In the records below, count every line that includes the word "period". Provide the total alone.

────────────────

This design comes from an exercise in tuning for small area, a short achievable clock period and few clock cycles on the open sky130 flow, not from production work.
The RTL was checked by simulation tests, not by an equivalence proof against the original design.
No activity file was given, so power comes from the tool's default toggle rates.

==> flow/design.v <==
module hw6_core (
    input  wire         clk,
    input  wire         rst,             
    input  wire [13:0]  prog_len,        
    output wire [13:0]  imem_addr,
    input  wire [31:0]  imem_rdata,
    output wire         dmem_re,
    output wire         dmem_we,
    output wire [15:0]  dmem_addr,
    output wire [15:0]  dmem_wdata,
    output wire [1:0]   dmem_wstrb,
    input  wire [15:0]  dmem_rdata,
    output wire         ret_valid,
    output wire [13:0]  ret_pc,
    output wire         ret_xw,
    output wire [3:0]   ret_xw_idx,
    output wire [15:0]  ret_xw_data,
    output wire [3:0]   ret_vw_mask,
    output wire [3:0]   ret_vw_idx,
    output wire [63:0]  ret_vw_data,
    output wire [2:0]   ret_cc,
    output wire         ret_unknown,
    output wire [143:0] vtx_pos,         
    output wire [47:0]  vtx_col,         
    output wire [3:0]   gsr,             
    output wire         halted,
    output wire         fault,
    output wire [2:0]   fault_code,
    output wire [17:0]  fault_info
);
    localparam [7:0] OP_ADD_D   = 8'h00, OP_ADD_F   = 8'h01, OP_ADDI_D  = 8'h02,
                     OP_ADDI_F  = 8'h03, OP_VADD    = 8'h04, OP_AND_D   = 8'h05,
                     OP_ANDI_D  = 8'h06, OP_MOV     = 8'h07, OP_MOVI_D  = 8'h08,
                     OP_MOVI_F  = 8'h09, OP_VMOV    = 8'h0A, OP_VMOVI   = 8'h0B,
                     OP_CMP     = 8'h0C, OP_CMPI    = 8'h0D, OP_VCMOV   = 8'h0E,
                     OP_VCMOVI  = 8'h0F, OP_LDB     = 8'h10, OP_LDW     = 8'h11,
                     OP_STB     = 8'h12, OP_STW     = 8'h13, OP_SETVTX  = 8'h20,
                     OP_SETCOL  = 8'h21, OP_ROTATE  = 8'h22, OP_TRANSL  = 8'h23,
                     OP_SCALE   = 8'h24, OP_BEGINP  = 8'h25, OP_FLUSH   = 8'h26,
                     OP_DRAW    = 8'h27, OP_BRN     = 8'h30, OP_BRZ     = 8'h31,
                     OP_BRP     = 8'h32, OP_BRNZ    = 8'h33, OP_BRNP    = 8'h34,
                     OP_BRZP    = 8'h35, OP_BRNZP   = 8'h36, OP_JMP     = 8'h37,
                     OP_JSR     = 8'h38, OP_JSRR    = 8'h39, OP_HALT    = 8'h40;
    localparam [2:0] F_PC = 3'd1, F_VIDX = 3'd3, F_MEM = 3'd4, F_RSV = 3'd5, F_UNPRED = 3'd7;
    localparam [3:0] PC_IDX = 4'd15, LR_IDX = 4'd14;
    function [2:0] cc_of;                 
        input [15:0] r;
        cc_of = r[15] ? 3'b100 : ((r == 16'd0) ? 3'b010 : 3'b001);
    endfunction
    reg  [15:0]  xr [0:14];              
    reg  [63:0]  vr [0:15];              
    reg  [2:0]   cc;                     
    reg  [15:0]  vx [0:2];
    reg  [15:0]  vy [0:2];
    reg  [15:0]  vz [0:2];
    reg  [15:0]  cr, cg, cb;             
    reg  [1:0]   cur;
    reg  [3:0]   gsr_r;
    reg          halted_r;
    reg          fault_r;
    reg  [2:0]   fault_code_r;
    reg  [17:0]  fault_info_r;
    reg          stop;                   
    reg  signed [16:0] fpc;              
    reg  signed [16:0] dpc;              
    reg                dval;
    reg         eval;
    reg  [31:0] eir;
    reg  signed [16:0] epc;
    reg         e_pcbad;
    reg  [1:0]  eph;                     
    reg  [3:0]  e_rb;                    
    reg  [3:0]  e_wi;                    
    reg  [3:0]  e_va;                    
    reg         e_ccw;                   
    reg         m_re, m_we;
    reg  [15:0] m_addr, m_wdata;
    reg  [1:0]  m_wstrb;
    reg         w_valid;
    reg  [13:0] w_pc;
    reg         w_xw;
    reg  [3:0]  w_xi;
    reg  [15:0] w_xd;
    reg  [3:0]  w_vm;
    reg  [3:0]  w_vi;
    reg  [63:0] w_vd;
    reg  [2:0]  w_cc;
    reg         w_unk;
    reg         w_halt;
    reg  [5:0]  w_g;                     
    reg         w_prim;
    wire [31:0] diw  = imem_rdata;
    wire [7:0]  dop  = diw[31:24];
    wire d_condbr = (dop[7:3] == 5'b00110) && (dop[2:0] != 3'd6) && (dop[2:0] != 3'd7);
    wire d_uncond = (dop == OP_BRNZP) || (dop == OP_JSR);
    wire d_load   = (dop == OP_LDB) || (dop == OP_LDW);
    wire d_store  = (dop == OP_STB) || (dop == OP_STW);
    wire d_gvec   = (dop == OP_SETVTX) || (dop == OP_SETCOL) || (dop == OP_TRANSL);
    wire d_pcbad  = dpc[16] || (dpc[15:0] >= {2'b00, prog_len});
    wire signed [16:0] d_target = dpc + 17'sd1 + {diw[15], diw[15:0]};
    wire [7:0]  op    = eir[31:24];
    wire [3:0]  f_d   = eir[23:20];
    wire [3:0]  f_s1  = eir[19:16];
    wire [3:0]  f_s2  = eir[11:8];
    wire [5:0]  f_vd  = eir[21:16];
    wire [5:0]  f_vs1 = eir[13:8];
    wire [5:0]  f_vs2 = eir[5:0];
    wire [1:0]  f_lane = eir[23:22];
    wire [15:0] imm   = eir[15:0];
    wire is_r3    = (op == OP_ADD_D) || (op == OP_ADD_F) || (op == OP_AND_D);
    wire is_ri    = (op == OP_ADDI_D) || (op == OP_ADDI_F) || (op == OP_ANDI_D);
    wire is_mem   = (op == OP_LDB) || (op == OP_LDW) || (op == OP_STB) || (op == OP_STW);
    wire is_load  = (op == OP_LDB) || (op == OP_LDW);
    wire is_store = (op == OP_STB) || (op == OP_STW);
    wire is_movi  = (op == OP_MOVI_D) || (op == OP_MOVI_F);
    wire is_gvec  = (op == OP_SETVTX) || (op == OP_SETCOL) || (op == OP_TRANSL);
    wire is_word  = (op == OP_LDW) || (op == OP_STW);
    wire known =
        (op <= OP_STW) ||
        ((op >= OP_SETVTX) && (op <= OP_DRAW)) ||
        ((op >= OP_BRN) && (op <= OP_JSRR)) ||
        (op == OP_HALT);
    wire [15:0] xa = (f_s1 == PC_IDX) ? 16'd0 : xr[f_s1];
    wire [15:0] xb = (e_rb == PC_IDX) ? 16'd0 : xr[e_rb];
    wire [63:0] va = vr[e_va];
    wire [63:0] vb = vr[f_vs2[3:0]];
    reg        exc;
    reg [2:0]  exc_code;
    reg [17:0] exc_info;
    always @(*) begin
        exc = 1'b0;
        exc_code = 3'd0;
        exc_info = 18'd0;
        if (is_r3) begin
            if (f_d == PC_IDX || f_s1 == PC_IDX || f_s2 == PC_IDX) begin
                exc = 1'b1; exc_code = F_RSV; exc_info = {14'd0, PC_IDX};
            end
        end else if (is_ri || is_mem) begin
            if (f_d == PC_IDX || f_s1 == PC_IDX) begin
                exc = 1'b1; exc_code = F_RSV; exc_info = {14'd0, PC_IDX};
            end
        end else if (op == OP_MOV || op == OP_CMP) begin
            if (f_s1 == PC_IDX || f_s2 == PC_IDX) begin
                exc = 1'b1; exc_code = F_RSV; exc_info = {14'd0, PC_IDX};
            end
        end else if (is_movi || op == OP_CMPI || op == OP_JMP) begin
            if (f_s1 == PC_IDX) begin
                exc = 1'b1; exc_code = F_RSV; exc_info = {14'd0, PC_IDX};
            end
        end else if (op == OP_JSRR) begin
            if (f_s1 == PC_IDX) begin
                exc = 1'b1; exc_code = F_RSV; exc_info = {14'd0, PC_IDX};
            end else if (f_s1 == LR_IDX) begin
                exc = 1'b1; exc_code = F_UNPRED; exc_info = {14'd0, LR_IDX};
            end
        end else if (op == OP_VADD) begin
            if (f_vd[5:4] != 2'b00) begin
                exc = 1'b1; exc_code = F_VIDX; exc_info = {12'd0, f_vd};
            end else if (f_vs1[5:4] != 2'b00) begin
                exc = 1'b1; exc_code = F_VIDX; exc_info = {12'd0, f_vs1};
            end else if (f_vs2[5:4] != 2'b00) begin
                exc = 1'b1; exc_code = F_VIDX; exc_info = {12'd0, f_vs2};
            end
        end else if (op == OP_VMOV) begin
            if (f_vd[5:4] != 2'b00) begin
                exc = 1'b1; exc_code = F_VIDX; exc_info = {12'd0, f_vd};
            end else if (f_vs1[5:4] != 2'b00) begin
                exc = 1'b1; exc_code = F_VIDX; exc_info = {12'd0, f_vs1};
            end
        end else if (op == OP_VCMOV) begin
            if (f_vd[5:4] != 2'b00) begin
                exc = 1'b1; exc_code = F_VIDX; exc_info = {12'd0, f_vd};
            end else if (f_s2 == PC_IDX) begin
                exc = 1'b1; exc_code = F_RSV; exc_info = {14'd0, PC_IDX};
            end
        end else if (op == OP_VMOVI || op == OP_VCMOVI || is_gvec) begin
            if (f_vd[5:4] != 2'b00) begin
                exc = 1'b1; exc_code = F_VIDX; exc_info = {12'd0, f_vd};
            end
        end
    end
    wire signed [17:0] ea = $signed({2'b00, xa}) + $signed({{2{imm[15]}}, imm});
    wire ea_bad = ea[17] || ea[16] || (is_word && (ea[15:0] == 16'hFFFF));
    wire        use_imm = is_ri;
    wire [15:0] opb     = use_imm ? imm : xb;
    wire [15:0] sum     = xa + opb;
    wire [15:0] andv    = xa & opb;
    wire [15:0] cmpb    = (op == OP_CMPI) ? imm : xb;
    wire        lt      = $signed(xa) < $signed(cmpb);
    wire        eq      = (xa == cmpb);
    reg        ex_xw;
    reg [15:0] ex_xd;
    reg        ex_ccw;
    reg [2:0]  ex_cc;
    always @(*) begin
        ex_xw = 1'b0;
        ex_xd = 16'd0;
        ex_ccw = 1'b0;
        ex_cc = 3'b000;
        case (op)
            OP_ADD_D, OP_ADD_F, OP_ADDI_D, OP_ADDI_F: begin
                ex_xw = 1'b1; ex_xd = sum; ex_ccw = 1'b1; ex_cc = cc_of(sum);
            end
            OP_AND_D, OP_ANDI_D: begin
                ex_xw = 1'b1; ex_xd = andv; ex_ccw = 1'b1; ex_cc = cc_of(andv);
            end
            OP_MOV: begin
                ex_xw = 1'b1; ex_xd = xb; ex_ccw = 1'b1; ex_cc = cc_of(xb);
            end
            OP_MOVI_D, OP_MOVI_F: begin
                ex_xw = 1'b1; ex_xd = imm; ex_ccw = 1'b1; ex_cc = cc_of(imm);
            end
            OP_CMP, OP_CMPI: begin
                ex_ccw = 1'b1; ex_cc = lt ? 3'b100 : (eq ? 3'b010 : 3'b001);
            end
            OP_JSR, OP_JSRR: begin
                ex_xw = 1'b1; ex_xd = {epc[13:0] + 14'd1, 2'b00};
            end
            default: ;
        endcase
    end
    reg [3:0]  ex_vm;
    reg [63:0] ex_vd;
    always @(*) begin
        ex_vm = 4'b0000;
        ex_vd = va;
        case (op)
            OP_VADD: begin
                ex_vm = 4'b1111;
                ex_vd = {va[63:48] + vb[63:48], va[47:32] + vb[47:32],
                         va[31:16] + vb[31:16], va[15:0]  + vb[15:0]};
            end
            OP_VMOV: begin
                ex_vm = 4'b1111; ex_vd = va;
            end
            OP_VMOVI: begin
                ex_vm = 4'b1111; ex_vd = {4{imm}};
            end
            OP_VCMOV: begin
                ex_vm = 4'b0001 << f_lane; ex_vd = {4{xb}};
            end
            OP_VCMOVI: begin
                ex_vm = 4'b0001 << f_lane; ex_vd = {4{imm}};
            end
            default: ;
        endcase
    end
    wire e_live    = eval && !stop;
    wire e_fault   = e_live && (e_pcbad || exc || (is_mem && eph == 2'd0 && ea_bad));
    wire e_ok      = e_live && !e_pcbad && !exc;         
    wire e_commit  = e_ok && !is_load && !(is_store && ea_bad);
    wire e_ld_ph0  = e_ok && is_load && (eph == 2'd0) && !ea_bad;
    wire e_ld_done = e_ok && is_load && (eph == 2'd2);
    wire e_redirect = e_commit && (op == OP_JMP || op == OP_JSRR);
    wire signed [16:0] e_target = {3'b000, xa[15:2]};
    wire e_free  = !eval || !(is_load && eph != 2'd2);
    reg d_ccok;
    wire [2:0] cc_fwd = (eval && e_ccw) ? ex_cc : cc;
    always @(*) begin
        case (dop[2:0])
            3'd0: d_ccok = cc_fwd[2];
            3'd1: d_ccok = cc_fwd[1];
            3'd2: d_ccok = cc_fwd[0];
            3'd3: d_ccok = cc_fwd[2] | cc_fwd[1];
            3'd4: d_ccok = cc_fwd[2] | cc_fwd[0];
            3'd5: d_ccok = cc_fwd[1] | cc_fwd[0];
            default: d_ccok = 1'b1;
        endcase
    end
    wire e_ph2  = eval && is_load && (eph == 2'd2);
    wire dgo    = dval && !stop && e_free && !e_redirect && !(e_ph2 && d_condbr);
    wire d_taken = dgo && !d_pcbad && (d_uncond || (d_condbr && d_ccok));
    wire hold   = (dgo && d_load) ||
                  (eval && is_load && eph == 2'd0) ||
                  (eval && is_load && eph == 2'd1 && dval && d_condbr);
    wire [15:0] ld_val = eir[24] ? dmem_rdata : {8'd0, dmem_rdata[7:0]};
    wire [2:0]  ld_cc  = cc_of(ld_val);
    integer i;
    always @(posedge clk) begin
        if (rst) begin
            fpc <= 17'sd0;
            dpc <= 17'sd0;
            dval <= 1'b0;
            eval <= 1'b0;
            eph <= 2'd0;
            stop <= 1'b0;
            m_re <= 1'b0;
            m_we <= 1'b0;
            w_valid <= 1'b0;
            w_halt <= 1'b0;
            w_g <= 6'd0;
        end else begin
            if (e_redirect)   fpc <= e_target;
            else if (d_taken) fpc <= d_target;
            else if (!hold)   fpc <= fpc + 17'sd1;
            dpc <= fpc;
            dval <= !(e_redirect || d_taken);
            if (dgo) begin
                eval <= 1'b1;
                eir <= diw;
                epc <= dpc;
                e_pcbad <= d_pcbad;
                e_rb <= d_store ? diw[23:20] : diw[11:8];
                e_va <= d_gvec ? diw[19:16] : diw[11:8];
                e_ccw <= (dop <= OP_AND_D && dop != OP_VADD) || dop == OP_ANDI_D ||
                         dop == OP_MOV || dop == OP_MOVI_D || dop == OP_MOVI_F ||
                         dop == OP_CMP || dop == OP_CMPI;
                eph <= 2'd0;
            end else if (e_ld_ph0) begin
                eph <= 2'd1;
            end else if (e_ok && is_load && eph == 2'd1) begin
                eph <= 2'd2;
            end else if (e_commit || e_ld_done) begin
                eval <= 1'b0;
            end
            if (e_fault || (e_commit && op == OP_HALT))
                stop <= 1'b1;
            m_re <= e_ld_ph0;
            m_we <= e_commit && is_store;
            if (e_ld_ph0 || (e_commit && is_store)) m_addr <= ea[15:0];
            if (e_commit && is_store) begin
                m_wdata <= xb;
                m_wstrb <= is_word ? 2'b11 : 2'b01;
            end
            w_valid <= e_commit || e_ld_done;
            w_halt  <= e_commit && op == OP_HALT;
            w_g     <= e_commit ? {op == OP_DRAW, op == OP_FLUSH, op == OP_BEGINP,
                                   op == OP_TRANSL, op == OP_SETCOL, op == OP_SETVTX} : 6'd0;
            w_prim  <= (f_s1 != 4'd0);
            w_pc    <= epc[13:0];
            w_xw    <= e_ld_done ? 1'b1 : ex_xw;
            w_xi    <= e_ld_done ? f_d : e_wi;
            w_xd    <= e_ld_done ? ld_val : ex_xd;
            w_vm    <= e_ld_done ? 4'b0000 : ex_vm;
            w_vi    <= f_vd[3:0];
            w_vd    <= ex_vd;
            w_cc    <= e_ld_done ? ld_cc : (ex_ccw ? ex_cc : cc);
            w_unk   <= !known;
        end
        if (dgo)
            e_wi <= (dop == OP_MOV || dop == OP_MOVI_D || dop == OP_MOVI_F) ? diw[19:16] :
                    (dop == OP_JSR || dop == OP_JSRR) ? LR_IDX : diw[23:20];
        if (rst) begin
            cc <= 3'b000;
            for (i = 0; i < 15; i = i + 1) xr[i] <= 16'd0;
            for (i = 0; i < 16; i = i + 1) vr[i] <= 64'd0;
            for (i = 0; i < 3; i = i + 1) begin
                vx[i] <= 16'd0; vy[i] <= 16'd0; vz[i] <= 16'd0;
            end
            cr <= 16'd0; cg <= 16'd0; cb <= 16'd0;
            cur <= 2'd0;
            gsr_r <= 4'd0;
            halted_r <= 1'b0;
            fault_r <= 1'b0;
            fault_code_r <= 3'd0;
            fault_info_r <= 18'd0;
        end else begin
            if (e_commit) begin
                if (ex_xw) xr[e_wi] <= ex_xd;
                if (ex_ccw) cc <= ex_cc;
                if (ex_vm[0]) vr[f_vd[3:0]][15:0]  <= ex_vd[15:0];
                if (ex_vm[1]) vr[f_vd[3:0]][31:16] <= ex_vd[31:16];
                if (ex_vm[2]) vr[f_vd[3:0]][47:32] <= ex_vd[47:32];
                if (ex_vm[3]) vr[f_vd[3:0]][63:48] <= ex_vd[63:48];
            end
            if (e_ld_done) begin
                xr[f_d] <= ld_val;
                cc <= ld_cc;
            end
            if (e_fault) begin
                fault_r <= 1'b1;
                if (e_pcbad) begin
                    fault_code_r <= F_PC;
                    fault_info_r <= {epc[16], epc};
                end else if (exc) begin
                    fault_code_r <= exc_code;
                    fault_info_r <= exc_info;
                end else begin
                    fault_code_r <= F_MEM;
                    fault_info_r <= ea;
                end
            end
            if (w_halt) halted_r <= 1'b1;
            if (w_g[0]) begin
                for (i = 0; i < 3; i = i + 1)
                    if (cur == i) begin
                        vx[i] <= {4'd0, w_vd[31:20]};
                        vy[i] <= {4'd0, w_vd[47:36]};
                        vz[i] <= {4'd0, w_vd[63:52]};
                    end
                cur <= (cur == 2'd2) ? 2'd0 : cur + 2'd1;
            end
            if (w_g[1]) begin
                cr <= {4'd0, w_vd[15:4]};
                cg <= {4'd0, w_vd[31:20]};
                cb <= {4'd0, w_vd[47:36]};
            end
            if (w_g[2]) begin
                for (i = 0; i < 3; i = i + 1) begin
                    vx[i] <= vx[i] + {{4{w_vd[31]}}, w_vd[31:20]};
                    vy[i] <= vy[i] + {{4{w_vd[47]}}, w_vd[47:36]};
                end
            end
            if (w_g[3]) gsr_r[1:0] <= w_prim ? 2'b10 : 2'b01;
            if (w_g[4]) gsr_r[3:2] <= 2'b10;
            if (w_g[5]) gsr_r[3:2] <= 2'b01;
        end
    end
    assign imem_addr  = fpc[13:0];
    assign dmem_re    = m_re;
    assign dmem_we    = m_we;
    assign dmem_addr  = m_addr;
    assign dmem_wdata = m_wdata;
    assign dmem_wstrb = m_wstrb;
    assign ret_valid   = w_valid;
    assign ret_pc      = w_pc;
    assign ret_xw      = w_xw;
    assign ret_xw_idx  = w_xi;
    assign ret_xw_data = w_xd;
    assign ret_vw_mask = w_vm;
    assign ret_vw_idx  = w_vi;
    assign ret_vw_data = w_vd;
    assign ret_cc      = w_cc;
    assign ret_unknown = w_unk;
    assign vtx_pos = {vz[2], vy[2], vx[2], vz[1], vy[1], vx[1], vz[0], vy[0], vx[0]};
    assign vtx_col = {cb, cg, cr};
    assign gsr     = gsr_r;
    assign halted     = halted_r;
    assign fault      = fault_r;
    assign fault_code = fault_code_r;
    assign fault_info = fault_info_r;
endmodule
==> flow/run.sh <==
#!/bin/bash
# synth_recipe.tcl (not shown) runs the flow's synth.tcl, then flattens the netlist and writes it again
# the make line also repeats each setting of config.mk as NAME=value (left out here)
make -C /OpenROAD-flow-scripts/flow DESIGN_CONFIG=/design/flow/config.mk WORK_HOME=/design/flow/orfs CLKGATE_MAP_FILE= SYNTH_SCRIPT=/design/flow/synth_recipe.tcl finish
==> flow/config.mk <==
export PLATFORM = sky130hd
export DESIGN_NAME = hw6_core
export DESIGN_NICKNAME = hw6_core
export VERILOG_FILES = /design/flow/design.v
export SDC_FILE = /design/flow/constraint.sdc
export NUM_CORES = 4
export LEC_CHECK = 0
export CAP_MARGIN = 20
export CORE_MARGIN = 2
export CORE_UTILIZATION = 45
export PLACE_DENSITY = 0.6
export SLEW_MARGIN = 20
==> flow/constraint.sdc <==
create_clock -name core_clock -period 12.0 [get_ports {clk}]
set_input_delay 2.4000 -clock core_clock [delete_from_list [all_inputs] [get_ports {clk}]]
set_output_delay 2.4000 -clock core_clock [all_outputs]
set_load 0.01 [all_outputs]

────────────────

**ANSWER BOX**
2